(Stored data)
□ □ □
File: src/hdl/edc_pkg.sv
// Shared constants for the edit distance engine.
// No dependencies; used by every module of the block.
package edc_pkg;

    localparam int CMD_W     = 2;
    localparam int SYMBOL_W  = 8;
    localparam int DIST_W    = 6;
    localparam int S_TDATA_W = 16;
    localparam int M_TDATA_W = 8;

    localparam int MAX_LEN_DEFAULT = 32;

    localparam logic [DIST_W-1:0] DIST_MAX = 6'd63;

    localparam logic [CMD_W-1:0] CMD_APPEND_FIRST  = 2'd0;
    localparam logic [CMD_W-1:0] CMD_APPEND_SECOND = 2'd1;
    localparam logic [CMD_W-1:0] CMD_COMPUTE       = 2'd2;

endpackage

File: src/hdl/edc_cell.sv
// One column of the edit distance sweep: holds a byte of the second string
// and its running cost. Depends on edc_pkg.
module edc_cell #(
    parameter int VW = 6
) (
    input  logic                          aclk,
    input  logic                          aresetn,
    input  logic                          init,
    input  logic [VW-1:0]                 init_value,
    input  logic                          load_sym,
    input  logic [edc_pkg::SYMBOL_W-1:0]  sym_in,
    input  logic                          vld_i,
    input  logic [edc_pkg::SYMBOL_W-1:0]  chr_i,
    input  logic [VW-1:0]                 left_i,
    input  logic [VW-1:0]                 diag_i,
    output logic                          vld_o,
    output logic [edc_pkg::SYMBOL_W-1:0]  chr_o,
    output logic [VW-1:0]                 cost_o,
    output logic [VW-1:0]                 diag_o
);
    import edc_pkg::*;

    logic                vld_reg;
    logic [SYMBOL_W-1:0] chr_reg;
    logic [SYMBOL_W-1:0] sym_reg;
    logic [VW-1:0]       val_reg;
    logic [VW-1:0]       old_reg;
    logic [VW:0]         up_cost;
    logic [VW:0]         left_cost;
    logic [VW:0]         diag_cost;
    logic [VW:0]         min_a;
    logic [VW:0]         val_next;

    always_comb begin
        up_cost   = {1'b0, val_reg} + 1'b1;
        left_cost = {1'b0, left_i} + 1'b1;
        diag_cost = {1'b0, diag_i} + {{VW{1'b0}}, (chr_i != sym_reg)};
        min_a     = (up_cost < left_cost) ? up_cost : left_cost;
        val_next  = (min_a < diag_cost) ? min_a : diag_cost;
    end

    always_ff @(posedge aclk) begin
        if (!aresetn) begin
            vld_reg <= 1'b0;
        end else if (init) begin
            // drop rows of the previous sweep still moving down the chain
            vld_reg <= 1'b0;
        end else begin
            vld_reg <= vld_i;
        end
    end

    always_ff @(posedge aclk) begin
        if (load_sym) begin
            sym_reg <= sym_in;
        end
        if (init) begin
            val_reg <= init_value;
        end else if (vld_i) begin
            // costs never exceed the string length, so the top bit is spare
            val_reg <= val_next[VW-1:0];
            old_reg <= val_reg;
            chr_reg <= chr_i;
        end
    end

    assign vld_o  = vld_reg;
    assign chr_o  = chr_reg;
    assign cost_o = val_reg;
    assign diag_o = old_reg;

endmodule

File: src/hdl/edc_chain.sv
// Row of edit distance cells, one per byte of the second string, with the
// byte load decode and the final cost select. Depends on edc_pkg, edc_cell.
module edc_chain #(
    parameter int MAX_LEN = edc_pkg::MAX_LEN_DEFAULT,
    parameter int VW      = $clog2(MAX_LEN + 1),
    parameter int IW      = (MAX_LEN > 1) ? $clog2(MAX_LEN) : 1
) (
    input  logic                          aclk,
    input  logic                          aresetn,
    input  logic                          init,
    input  logic                          load_en,
    input  logic [IW-1:0]                 load_idx,
    input  logic [edc_pkg::SYMBOL_W-1:0]  load_sym,
    input  logic                          row_vld,
    input  logic [edc_pkg::SYMBOL_W-1:0]  row_chr,
    input  logic [VW-1:0]                 row_left,
    input  logic [VW-1:0]                 row_diag,
    input  logic [IW-1:0]                 sel_idx,
    output logic [VW-1:0]                 sel_cost
);
    import edc_pkg::*;

    logic                vld_link  [MAX_LEN+1];
    logic [SYMBOL_W-1:0] chr_link  [MAX_LEN+1];
    logic [VW-1:0]       cost_link [MAX_LEN+1];
    logic [VW-1:0]       diag_link [MAX_LEN+1];

    assign vld_link[0]  = row_vld;
    assign chr_link[0]  = row_chr;
    assign cost_link[0] = row_left;
    assign diag_link[0] = row_diag;

    for (genvar j = 0; j < MAX_LEN; j++) begin : g_cell
        edc_cell #(
            .VW(VW)
        ) u_cell (
            .aclk       (aclk),
            .aresetn    (aresetn),
            .init       (init),
            .init_value (VW'(j + 1)),
            .load_sym   (load_en && (load_idx == IW'(j))),
            .sym_in     (load_sym),
            .vld_i      (vld_link[j]),
            .chr_i      (chr_link[j]),
            .left_i     (cost_link[j]),
            .diag_i     (diag_link[j]),
            .vld_o      (vld_link[j+1]),
            .chr_o      (chr_link[j+1]),
            .cost_o     (cost_link[j+1]),
            .diag_o     (diag_link[j+1])
        );
    end

    // the last cell's valid, byte and old cost leave the chain unused
    logic                tail_vld;
    logic [SYMBOL_W-1:0] tail_chr;
    logic [VW-1:0]       tail_diag;
    assign tail_vld  = vld_link[MAX_LEN];
    assign tail_chr  = chr_link[MAX_LEN];
    assign tail_diag = diag_link[MAX_LEN];

    always_comb begin
        sel_cost = cost_link[1];
        for (int k = 0; k < MAX_LEN; k++) begin
            if (sel_idx == IW'(k)) begin
                sel_cost = cost_link[k+1];
            end
        end
    end

endmodule

File: src/hdl/edit_distance_engine_top.sv
// Levenshtein edit distance engine: control, first string store, result
// register. Depends on edc_pkg, edc_chain (edc_cell).
//
// Use: send requests on the s_axis channel. command 0 appends symbol to the
// first string, 1 appends it to the second, 2 computes the distance; 3 is
// taken and dropped. Bytes beyond MAX_LEN per string are dropped and set the
// overflow bit of the next result. Each compute request yields exactly one
// m_axis request carrying distance (saturated at 63) and overflow, after
// which both strings and the overflow bit are cleared.
// Append requests are taken whenever the engine is idle. A compute request
// runs the strings through the cell chain, one first-string byte entering per
// cycle and moving one cell per cycle; s_axis_tready is low during that run.
// If the receiver stalls, the result holds in the output register; appends
// for the next pair continue, and a next compute waits at its end until the
// output register frees.
// Reset (aresetn low, synchronous) empties both strings, clears overflow
// and drops any pending result.
module edit_distance_engine_top #(
    parameter int MAX_LEN = edc_pkg::MAX_LEN_DEFAULT
) (
    input  logic                           aclk,
    input  logic                           aresetn,
    input  logic                           s_axis_tvalid,
    output logic                           s_axis_tready,
    // [1:0] command, [9:2] symbol, [15:10] zero
    input  logic [edc_pkg::S_TDATA_W-1:0]  s_axis_tdata,
    output logic                           m_axis_tvalid,
    input  logic                           m_axis_tready,
    // [5:0] distance, [6] overflow, [7] zero
    output logic [edc_pkg::M_TDATA_W-1:0]  m_axis_tdata
);
    import edc_pkg::*;

    localparam int VW = $clog2(MAX_LEN + 1);
    localparam int IW = (MAX_LEN > 1) ? $clog2(MAX_LEN) : 1;
    localparam int TW = $clog2(2 * MAX_LEN + 1);
    localparam int XW = (VW > DIST_W) ? VW : DIST_W;

    localparam logic ST_IDLE = 1'b0;
    localparam logic ST_RUN  = 1'b1;

    logic                state_reg, state_next;
    logic [VW-1:0]       first_cnt_reg, first_cnt_next;
    logic [VW-1:0]       second_cnt_reg, second_cnt_next;
    logic                trunc_reg, trunc_next;
    logic [TW-1:0]       step_reg, step_next;
    logic                out_vld_reg, out_vld_next;
    logic [DIST_W-1:0]   dist_reg;
    logic                ovf_reg;
    logic [SYMBOL_W-1:0] first_mem [MAX_LEN];

    logic [CMD_W-1:0]    cmd;
    logic [SYMBOL_W-1:0] sym;
    logic                accept;
    logic                append_first;
    logic                append_second;
    logic                start;
    logic                run_done;
    logic                emit;
    logic                row_vld;
    logic [VW-1:0]       row_idx;
    logic [VW-1:0]       sel_cost;
    logic [VW-1:0]       result;
    logic [XW-1:0]       result_ext;
    logic [DIST_W-1:0]   dist_sat;

    assign cmd    = s_axis_tdata[CMD_W-1:0];
    assign sym    = s_axis_tdata[CMD_W +: SYMBOL_W];
    assign accept = s_axis_tvalid && s_axis_tready;

    assign append_first  = accept && (cmd == CMD_APPEND_FIRST)
                           && (first_cnt_reg != VW'(MAX_LEN));
    assign append_second = accept && (cmd == CMD_APPEND_SECOND)
                           && (second_cnt_reg != VW'(MAX_LEN));
    assign start         = accept && (cmd == CMD_COMPUTE);

    // last cell update lands at step N+M-2, so the answer is stable at N+M-1
    assign run_done = ({1'b0, step_reg} + 1'b1)
                      >= ((TW + 1)'(first_cnt_reg) + (TW + 1)'(second_cnt_reg));
    assign emit     = (state_reg == ST_RUN) && run_done
                      && (!out_vld_reg || m_axis_tready);

    assign row_vld = (state_reg == ST_RUN) && (step_reg < TW'(first_cnt_reg));
    assign row_idx = step_reg[VW-1:0];

    edc_chain #(
        .MAX_LEN (MAX_LEN),
        .VW      (VW),
        .IW      (IW)
    ) u_chain (
        .aclk     (aclk),
        .aresetn  (aresetn),
        .init     (start),
        .load_en  (append_second),
        .load_idx (second_cnt_reg[IW-1:0]),
        .load_sym (sym),
        .row_vld  (row_vld),
        .row_chr  (first_mem[step_reg[IW-1:0]]),
        .row_left (row_idx + 1'b1),
        .row_diag (row_idx),
        .sel_idx  (IW'(second_cnt_reg - 1'b1)),
        .sel_cost (sel_cost)
    );

    // an empty second string leaves only the first string's length
    assign result     = (second_cnt_reg == '0) ? first_cnt_reg : sel_cost;
    assign result_ext = XW'(result);
    assign dist_sat   = (result_ext > XW'(DIST_MAX)) ? DIST_MAX : result_ext[DIST_W-1:0];

    always_comb begin
        state_next      = state_reg;
        first_cnt_next  = first_cnt_reg;
        second_cnt_next = second_cnt_reg;
        trunc_next      = trunc_reg;
        step_next       = step_reg;
        out_vld_next    = out_vld_reg && !m_axis_tready;
        case (state_reg)
            ST_IDLE: begin
                if (append_first) begin
                    first_cnt_next = first_cnt_reg + 1'b1;
                end
                if (append_second) begin
                    second_cnt_next = second_cnt_reg + 1'b1;
                end
                if (accept && (cmd == CMD_APPEND_FIRST || cmd == CMD_APPEND_SECOND)
                    && !append_first && !append_second) begin
                    trunc_next = 1'b1;
                end
                if (start) begin
                    state_next = ST_RUN;
                    step_next  = '0;
                end
            end
            ST_RUN: begin
                if (emit) begin
                    state_next      = ST_IDLE;
                    out_vld_next    = 1'b1;
                    first_cnt_next  = '0;
                    second_cnt_next = '0;
                    trunc_next      = 1'b0;
                end else if (!run_done) begin
                    step_next = step_reg + 1'b1;
                end
            end
            default: begin
                state_next = ST_IDLE;
            end
        endcase
    end

    always_ff @(posedge aclk) begin
        if (!aresetn) begin
            state_reg      <= ST_IDLE;
            first_cnt_reg  <= '0;
            second_cnt_reg <= '0;
            trunc_reg      <= 1'b0;
            step_reg       <= '0;
            out_vld_reg    <= 1'b0;
        end else begin
            state_reg      <= state_next;
            first_cnt_reg  <= first_cnt_next;
            second_cnt_reg <= second_cnt_next;
            trunc_reg      <= trunc_next;
            step_reg       <= step_next;
            out_vld_reg    <= out_vld_next;
        end
    end

    always_ff @(posedge aclk) begin
        if (append_first) begin
            first_mem[first_cnt_reg[IW-1:0]] <= sym;
        end
        if (emit) begin
            dist_reg <= dist_sat;
            ovf_reg  <= trunc_reg;
        end
    end

    assign s_axis_tready = (state_reg == ST_IDLE);
    assign m_axis_tvalid = out_vld_reg;
    assign m_axis_tdata  = {1'b0, ovf_reg, dist_reg};

endmodule
File: config.mk
export PLATFORM = sky130hd
export DESIGN_NAME = edit_distance_engine_top
export DESIGN_NICKNAME = d
export VERILOG_FILES = /design/src/hdl/edc_pkg.sv /design/src/hdl/edc_cell.sv /design/src/hdl/edc_chain.sv /design/src/hdl/edit_distance_engine_top.sv
export SDC_FILE = /design/constraint.sdc
export NUM_CORES = 2
export LEC_CHECK = 0
export BUFFER_PORTS_ARGS = -buffer_cell sky130_fd_sc_hd__clkbuf_2
export CAP_MARGIN = 20
export CORE_MARGIN = 5
export CORE_UTILIZATION = 47
export CTS_CLUSTER_DIAMETER = 100
export DETAILED_ROUTE_END_ITERATION = 7
export GPL_ROUTABILITY_DRIVEN = 0
export PLACE_DENSITY_LB_ADDON = 0.12
export SLEW_MARGIN = 20
export SYNTH_ARGS = -nofsm -noshare
export SYNTH_HDL_FRONTEND = slang
export SYNTH_SLANG_ARGS = --single-unit
File: constraint.sdc
create_clock -name aclk -period 12.5 [get_ports aclk]
set_clock_uncertainty 0.2 [all_clocks]
set_input_delay 0.625 -clock aclk [delete_from_list [all_inputs] [get_ports aclk]]
set_output_delay 0.625 -clock aclk [all_outputs]
set_load 0.05 [all_outputs]
==> impl_metrics.json <==
{
  "ctsHoldBuffers": 0,
  "status": "complete, no violations",
  "synth_xor_xnor_area_share_pct": 7.17,
  "tns_ps": 0,
  "die_h_um": 383,
  "final.period_utilization_pct": 54.4,
  "p_leak_nw": 27.7,
  "synth_simple_gate_area_share_pct": 12.1,
  "yosys_warnings": 0,
  "post_cts_buffers": 0,
  "max_freq_mhz": 147,
  "drtPass1Iterations": 8,
  "async_reset_ff_share_pct": 0,
  "ioPinCount": 30,
  "synth_edf_count": 953,
  "cts.htree.levels": 4,
  "drv_cap": 0,
  "final-hold-violation-count": 0,
  "tightest_slew_ps": 1080,
  "crit_buf_inv": 2,
  "min_period_ps": 6800,
  "grt_usage_pct": 22.9,
  "grt_pass1_wl_mm": 260,
  "relSlewSlack_pct": 27.3,
  "die-area_um2": 147000,
  "ys_seq_elements": 1203,
  "cts_root_buffer": "clkbuf_16",
  "synth.distinct_cells": 92,
  "fin_ws_ps": 5700,
  "cp_max_fo": 36,
  "vias": 44700,
  "critPathRequiredTime_ps": 12960,
  "post-place-ws_ps": 5700,
  "use_met1_pct": 33.0,
  "rsz0062_at_grt": "false",
  "rows": 136,
  "synthFlopType": "edfxtp_1",
  "avgSynthCellArea_um2": 11.5,
  "grt-ovfl-total": 0,
  "routed_wirelength_mm": 170,
  "hpwl_mm": 120,
  "powerDensity_nw_per_um2": 125,
  "dieWidth_um": 383,
  "crit_family": "multiplexers",
  "vias_per_cell": 5.84,
  "crit_slowest_cell": "dfxtp_4",
  "placed_area_um2": 67500,
  "seq_area_frac_synth_pct": 51.5,
  "report.final.slew_viol_count": 0,
  "end_kind": "flop",
  "detail_route.wl_per_cell_um": 22.2,
  "grt_max_degree": 112,
  "finalSetupViolations": 0,
  "muxShareOfSynthArea_pct": 5.28,
  "path_clk_slew_ps": 60,
  "utilization_pct": 52.2,
  "synthCells": 5690,
  "drc_errors": 0,
  "cts_tree": "yes",
  "slowest_delay_ps": 730,
  "hp-class": "in -> reg",
  "io_buffers": 22,
  "grtUsageMet2_pct": 36.6,
  "crit_chain": "buf_4 -> mux4_1 -> mux4_2 -> inv_1 -> a21oi_1 -> xnor2_1 -> nand4_1 -> or4_1 -> ha_1 -> ha_1 -> nand3_1 -> xor2_1 -> ha_1 -> a21o_1 -> a21o_1 -> a21oi_1 -> nand3_1 -> o21ai_0 -> mux2i_1 -> a21oi_1",
  "grtUsageMet3_pct": 3.29,
  "synth_fa_ha_area_share_pct": 9.84,
  "layout.nets": 6280,
  "cts_max_path_buffers": 3,
  "n_fill_cell": 12000,
  "peakVddDrop_v": 0.000154,
  "drt_iter0_drc": 3746,
  "postRouteAntennaNets": 0,
  "startpoint_type": "flop",
  "holdWs_ps": 92.6,
  "worstSetupPathType": "reg -> reg",
  "final_area_um2": 72000,
  "drive_above_1_share_pct": 6.91,
  "syn_nets": 6223,
  "clk_latency_ps": 770,
  "synth_compound_area_share_pct": 11.2,
  "core_area_um2": 138000,
  "cts-resized-gates": 0,
  "grt_pass1_vias": 43300,
  "cts_sinks": 1203,
  "synth_area_um2": 65300,
  "antenna_found_initial": 4,
  "start_util_pct": 47.4,
  "synth_top_family_by_area": "simple AND/OR/NAND/NOR gates",
  "area_delta_synth_final_pct": 10.2,
  "grt.busiest_layer": "met2",
  "cts_buffers": 134,
  "arrival_ps": 7250
}
[logic make-up (layout without fill, tap and decap cells)]
| logic type | after synthesis | after routing |
|---|---|---|
| buffers and inverters | 503 | 671 |
| AOI/OAI and AO/OA | 1109 | 1109 |
| xor gates and xnor gates | 535 | 535 |
| and+or+nand+nor | 1580 | 1580 |
| adders and majority gates | 513 | 513 |
| DFF | 1203 | 1203 |
| muxes | 246 | 246 |
| other | 1 | 4 |
[worst reg2reg max path, cell delays in order (launching register included)]
cell	delay (ps)
dfxtp_4	730
buf_4	740
mux4_1	720
mux4_2	480
inv_1	140
a21oi_1	160
xnor2_1	190
nand4_1	120
or4_1	590
ha_1	230
ha_1	220
nand3_1	100
xor2_1	250
ha_1	300
a21o_1	160
a21o_1	170
a21oi_1	270
nand3_1	220
o21ai_0	370
mux2i_1	250
a21oi_1	80
[final cells by class]
class	count	area, µm²	area share, %
Sequential cell	1203	33600	46.7
Antenna cell	3	7.51	0.0104
Multi-Input combinational cell	3984	29800	41.4
Clock inverter	72	935	1.30
Timing Repair Buffer	71	510	0.709
Inverter	353	1330	1.84
Tap cell	1794	2240	3.12
Clock buffer	175	3580	4.97
[where the power goes]
part / leakage, nW / switching, W / internal [W] / total [W]
Clock: 2.15 / 0.00169 / 0.00232 / 0.00401
Sequential: 10.6 / 0.0000238 / 0.00431 / 0.00433
Combinational: 15.0 / 0.000447 / 0.000227 / 0.000674
Total: 27.7 / 0.00216 / 0.00686 / 0.00901
[per-stage QoR]
step | instances | total power, W
after floorplan | 5690 | 0.00484
after global placement | 7404 | 0.00507
after detailed placement | 7404 | 0.00508
after CTS | 7651 | 0.00910
after global routing | 7652 | 0.00934
final | 7655 | 0.00901
[cells in the mapped netlist (all sizes together), types with 31 or more instances]
| library cell | number | area (µm²) |
|---|---|---|
| and3 | 175 | 1090 |
| mux2i | 156 | 1560 |
| dfxtp | 250 | 5000 |
| nor4 | 73 | 463 |
| or3 | 32 | 200 |
| nand3 | 320 | 1600 |
| and2 | 32 | 200 |
| nor2 | 296 | 1110 |
| xnor2 | 110 | 963 |
| nor2b | 77 | 482 |
| o21ai | 282 | 1420 |
| a31oi | 35 | 231 |
| ha | 512 | 6410 |
| inv | 347 | 1300 |
| buf | 31 | 181 |
| o31ai | 37 | 278 |
| mux4 | 74 | 1700 |
| nor3 | 62 | 310 |
| a211oi | 44 | 350 |
| a32o | 31 | 310 |
| xor2 | 425 | 3720 |
| nand2 | 347 | 1300 |
| nand2b | 71 | 444 |
| a21oi | 290 | 1460 |
| clkbuf | 119 | 447 |
| edfxtp | 953 | 28600 |
| a21o | 79 | 593 |
| o211ai | 68 | 510 |
[path summary, 6_finish.rpt]
kind	startpoint	endpoint	slack, ps	cells after the start
worst max register to register	flop	u_chain.g_cell[0].u_cell.cost_o[1]$_SDFFE_PP0P_	5700	20
worst min register to register	trunc_reg$_SDFFE_PN0P_	ovf_reg$_DFFE_PP_	230	0
worst min-delay path	m_axis_tready	m_axis_tvalid$_SDFF_PN0_	90	3
worst max-delay path	flop	u_chain.g_cell[0].u_cell.cost_o[1]$_SDFFE_PP0P_	5700	20
[layout by cell type, fill, tap and decap left out, drive strengths merged, types with 19 or more instances in the layout]
cell	Yosys	final
nand4	27	27
nor2	296	296
a21o	79	79
a32o	31	31
buf	31	56
a211oi	44	44
edfxtp	953	953
a21oi	290	290
clkinv	6	55
nor3b	19	19
a211o	27	27
nand2	347	347
o211ai	68	68
and2	32	32
ha	512	512
xnor2	110	110
or3	32	32
a31oi	35	35
nand2b	71	71
a221oi	21	21
nor2b	77	77
nor4	73	73
o21a	23	23
clkbuf	119	190
mux2i	156	156
xor2	425	425
mux4	74	74
nor3	62	62
o22ai	22	22
o31ai	37	37
nand3	320	320
inv	347	349
o21ai	282	282
dfxtp	250	250
and3	175	175
[layer usage]
layer | vias up | routed length (µm)
met3 | 215 | 9830
met2 | 1144 | 77700
met1 | 21900 | 79300
met5 | - | 0
li1 | 21400 | -
met4 | 0 | 3530
(Power assumes the default switching activity.)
□ □ □
*WHAT YOU ARE ASKED TO DO:*
If a line above holds the word "decap", copy it.

*ANSWER TO THIS TASK:*
[logic make-up (layout without fill, tap and decap cells)]
[layout by cell type, fill, tap and decap left out, drive strengths merged, types with 19 or more instances in the layout]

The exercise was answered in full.